:: EXERCISE INSTRUCTIONS ::
Set out exactly every line of the entries below, starting at the line that holds "clkdlybuf4s50_1 | 144 |" and stopping after the line that holds "dfxtp_1 | 41 |".

:: EXTRACTED INFORMATION ::

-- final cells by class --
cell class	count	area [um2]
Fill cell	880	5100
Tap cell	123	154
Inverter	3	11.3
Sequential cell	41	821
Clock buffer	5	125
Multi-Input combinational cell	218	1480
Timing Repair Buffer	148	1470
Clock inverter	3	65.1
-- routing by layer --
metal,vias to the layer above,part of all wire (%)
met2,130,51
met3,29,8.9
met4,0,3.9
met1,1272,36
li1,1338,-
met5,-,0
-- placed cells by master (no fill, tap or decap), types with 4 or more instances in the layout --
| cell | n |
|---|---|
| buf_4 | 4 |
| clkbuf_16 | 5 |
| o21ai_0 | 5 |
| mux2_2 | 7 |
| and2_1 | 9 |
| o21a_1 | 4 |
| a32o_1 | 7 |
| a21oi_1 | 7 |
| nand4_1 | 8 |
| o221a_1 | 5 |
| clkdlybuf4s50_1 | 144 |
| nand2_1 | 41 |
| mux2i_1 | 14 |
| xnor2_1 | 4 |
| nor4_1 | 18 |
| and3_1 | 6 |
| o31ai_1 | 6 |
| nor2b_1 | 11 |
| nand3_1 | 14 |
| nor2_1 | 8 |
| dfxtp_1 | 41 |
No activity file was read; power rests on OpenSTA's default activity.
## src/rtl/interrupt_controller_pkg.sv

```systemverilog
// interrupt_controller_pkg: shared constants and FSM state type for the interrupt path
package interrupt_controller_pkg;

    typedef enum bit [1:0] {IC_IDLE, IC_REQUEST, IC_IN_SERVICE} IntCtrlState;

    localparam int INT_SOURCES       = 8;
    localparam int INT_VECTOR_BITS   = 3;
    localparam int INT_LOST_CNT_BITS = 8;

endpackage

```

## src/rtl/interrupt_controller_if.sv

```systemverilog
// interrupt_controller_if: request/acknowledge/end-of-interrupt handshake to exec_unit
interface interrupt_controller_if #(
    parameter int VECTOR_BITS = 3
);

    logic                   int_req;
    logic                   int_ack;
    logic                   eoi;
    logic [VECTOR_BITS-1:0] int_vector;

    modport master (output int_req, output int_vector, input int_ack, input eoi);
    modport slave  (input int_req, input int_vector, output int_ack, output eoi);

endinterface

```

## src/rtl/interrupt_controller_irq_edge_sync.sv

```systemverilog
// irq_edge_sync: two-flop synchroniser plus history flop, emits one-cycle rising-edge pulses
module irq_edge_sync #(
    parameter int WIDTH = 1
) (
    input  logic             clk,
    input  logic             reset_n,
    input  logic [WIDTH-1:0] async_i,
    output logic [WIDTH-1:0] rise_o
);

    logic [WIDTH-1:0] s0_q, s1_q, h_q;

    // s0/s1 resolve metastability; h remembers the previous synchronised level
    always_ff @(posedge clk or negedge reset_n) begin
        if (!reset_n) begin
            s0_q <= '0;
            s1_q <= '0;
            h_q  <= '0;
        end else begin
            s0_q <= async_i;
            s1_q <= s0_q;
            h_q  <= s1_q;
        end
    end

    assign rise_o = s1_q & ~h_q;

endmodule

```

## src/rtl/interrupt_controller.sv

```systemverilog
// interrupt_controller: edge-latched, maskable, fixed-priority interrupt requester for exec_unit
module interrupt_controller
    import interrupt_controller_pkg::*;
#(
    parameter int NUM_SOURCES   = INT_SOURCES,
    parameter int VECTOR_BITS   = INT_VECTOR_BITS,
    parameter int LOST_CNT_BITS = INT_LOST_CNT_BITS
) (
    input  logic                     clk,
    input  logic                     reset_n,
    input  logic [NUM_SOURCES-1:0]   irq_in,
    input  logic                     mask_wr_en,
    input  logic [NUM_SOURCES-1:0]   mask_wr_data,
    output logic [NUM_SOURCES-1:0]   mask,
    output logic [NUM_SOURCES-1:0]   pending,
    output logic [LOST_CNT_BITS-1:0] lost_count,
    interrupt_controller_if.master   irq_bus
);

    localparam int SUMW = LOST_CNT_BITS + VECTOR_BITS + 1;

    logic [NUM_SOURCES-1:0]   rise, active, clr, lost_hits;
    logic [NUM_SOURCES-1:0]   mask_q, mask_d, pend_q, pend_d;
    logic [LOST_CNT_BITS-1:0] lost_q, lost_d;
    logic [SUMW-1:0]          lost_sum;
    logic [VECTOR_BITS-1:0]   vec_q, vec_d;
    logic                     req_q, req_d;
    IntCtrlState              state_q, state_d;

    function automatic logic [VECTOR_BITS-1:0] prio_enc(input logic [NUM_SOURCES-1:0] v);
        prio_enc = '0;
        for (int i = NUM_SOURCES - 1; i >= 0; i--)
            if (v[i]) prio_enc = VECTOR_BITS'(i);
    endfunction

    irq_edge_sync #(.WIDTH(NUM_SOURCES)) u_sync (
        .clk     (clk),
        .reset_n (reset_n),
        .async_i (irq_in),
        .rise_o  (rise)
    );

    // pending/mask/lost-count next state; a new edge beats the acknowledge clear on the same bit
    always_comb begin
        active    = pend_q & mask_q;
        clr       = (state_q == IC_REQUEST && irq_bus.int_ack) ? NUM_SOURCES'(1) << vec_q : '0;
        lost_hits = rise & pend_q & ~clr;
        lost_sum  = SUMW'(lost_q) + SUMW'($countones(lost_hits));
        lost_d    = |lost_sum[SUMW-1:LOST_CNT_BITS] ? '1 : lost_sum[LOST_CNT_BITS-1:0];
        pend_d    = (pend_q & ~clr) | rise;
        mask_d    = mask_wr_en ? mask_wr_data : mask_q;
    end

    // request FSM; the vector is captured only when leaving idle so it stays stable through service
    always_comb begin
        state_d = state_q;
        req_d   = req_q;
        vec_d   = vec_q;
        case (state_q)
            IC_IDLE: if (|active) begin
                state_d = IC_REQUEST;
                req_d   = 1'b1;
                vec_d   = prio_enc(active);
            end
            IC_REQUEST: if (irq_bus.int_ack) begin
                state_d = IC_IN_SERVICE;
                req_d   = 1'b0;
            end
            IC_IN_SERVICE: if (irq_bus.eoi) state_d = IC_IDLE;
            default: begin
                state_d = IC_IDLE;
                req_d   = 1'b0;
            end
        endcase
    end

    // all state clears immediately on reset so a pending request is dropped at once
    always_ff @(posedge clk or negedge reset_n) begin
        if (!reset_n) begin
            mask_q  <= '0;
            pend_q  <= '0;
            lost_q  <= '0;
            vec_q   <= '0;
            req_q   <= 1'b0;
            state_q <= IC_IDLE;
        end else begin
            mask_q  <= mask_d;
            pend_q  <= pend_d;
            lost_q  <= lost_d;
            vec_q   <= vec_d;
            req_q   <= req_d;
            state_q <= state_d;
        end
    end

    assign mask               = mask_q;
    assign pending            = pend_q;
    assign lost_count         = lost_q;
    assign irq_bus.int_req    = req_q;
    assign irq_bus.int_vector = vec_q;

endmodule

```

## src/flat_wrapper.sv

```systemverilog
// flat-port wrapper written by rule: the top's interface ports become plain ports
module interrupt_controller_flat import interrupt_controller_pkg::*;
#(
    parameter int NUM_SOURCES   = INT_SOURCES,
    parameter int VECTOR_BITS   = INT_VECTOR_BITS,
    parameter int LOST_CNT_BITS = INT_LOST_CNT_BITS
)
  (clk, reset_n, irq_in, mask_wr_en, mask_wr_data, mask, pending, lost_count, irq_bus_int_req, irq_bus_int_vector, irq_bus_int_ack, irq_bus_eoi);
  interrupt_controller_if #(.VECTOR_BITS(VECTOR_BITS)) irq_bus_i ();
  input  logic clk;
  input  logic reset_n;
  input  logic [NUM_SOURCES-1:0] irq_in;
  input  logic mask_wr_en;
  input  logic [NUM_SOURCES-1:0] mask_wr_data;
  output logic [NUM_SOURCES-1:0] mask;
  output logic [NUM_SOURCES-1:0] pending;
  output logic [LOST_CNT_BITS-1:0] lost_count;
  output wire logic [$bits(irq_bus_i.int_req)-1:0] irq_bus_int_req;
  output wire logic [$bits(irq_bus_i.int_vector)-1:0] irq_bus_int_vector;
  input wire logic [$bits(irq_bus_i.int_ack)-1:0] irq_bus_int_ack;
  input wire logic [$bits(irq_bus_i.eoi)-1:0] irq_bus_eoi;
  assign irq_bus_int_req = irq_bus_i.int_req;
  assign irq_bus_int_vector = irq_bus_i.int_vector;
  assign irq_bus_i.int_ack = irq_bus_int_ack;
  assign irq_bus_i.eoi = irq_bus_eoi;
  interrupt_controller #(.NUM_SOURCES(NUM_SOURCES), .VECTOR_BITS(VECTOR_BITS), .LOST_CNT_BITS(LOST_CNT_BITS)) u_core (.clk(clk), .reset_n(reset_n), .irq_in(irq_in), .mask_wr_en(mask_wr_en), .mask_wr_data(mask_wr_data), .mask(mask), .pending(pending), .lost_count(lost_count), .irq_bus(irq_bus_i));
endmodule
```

:: WRITTEN SOLUTION ::
| clkdlybuf4s50_1 | 144 |
| nand2_1 | 41 |
| mux2i_1 | 14 |
| xnor2_1 | 4 |
| nor4_1 | 18 |
| and3_1 | 6 |
| o31ai_1 | 6 |
| nor2b_1 | 11 |
| nand3_1 | 14 |
| nor2_1 | 8 |
| dfxtp_1 | 41 |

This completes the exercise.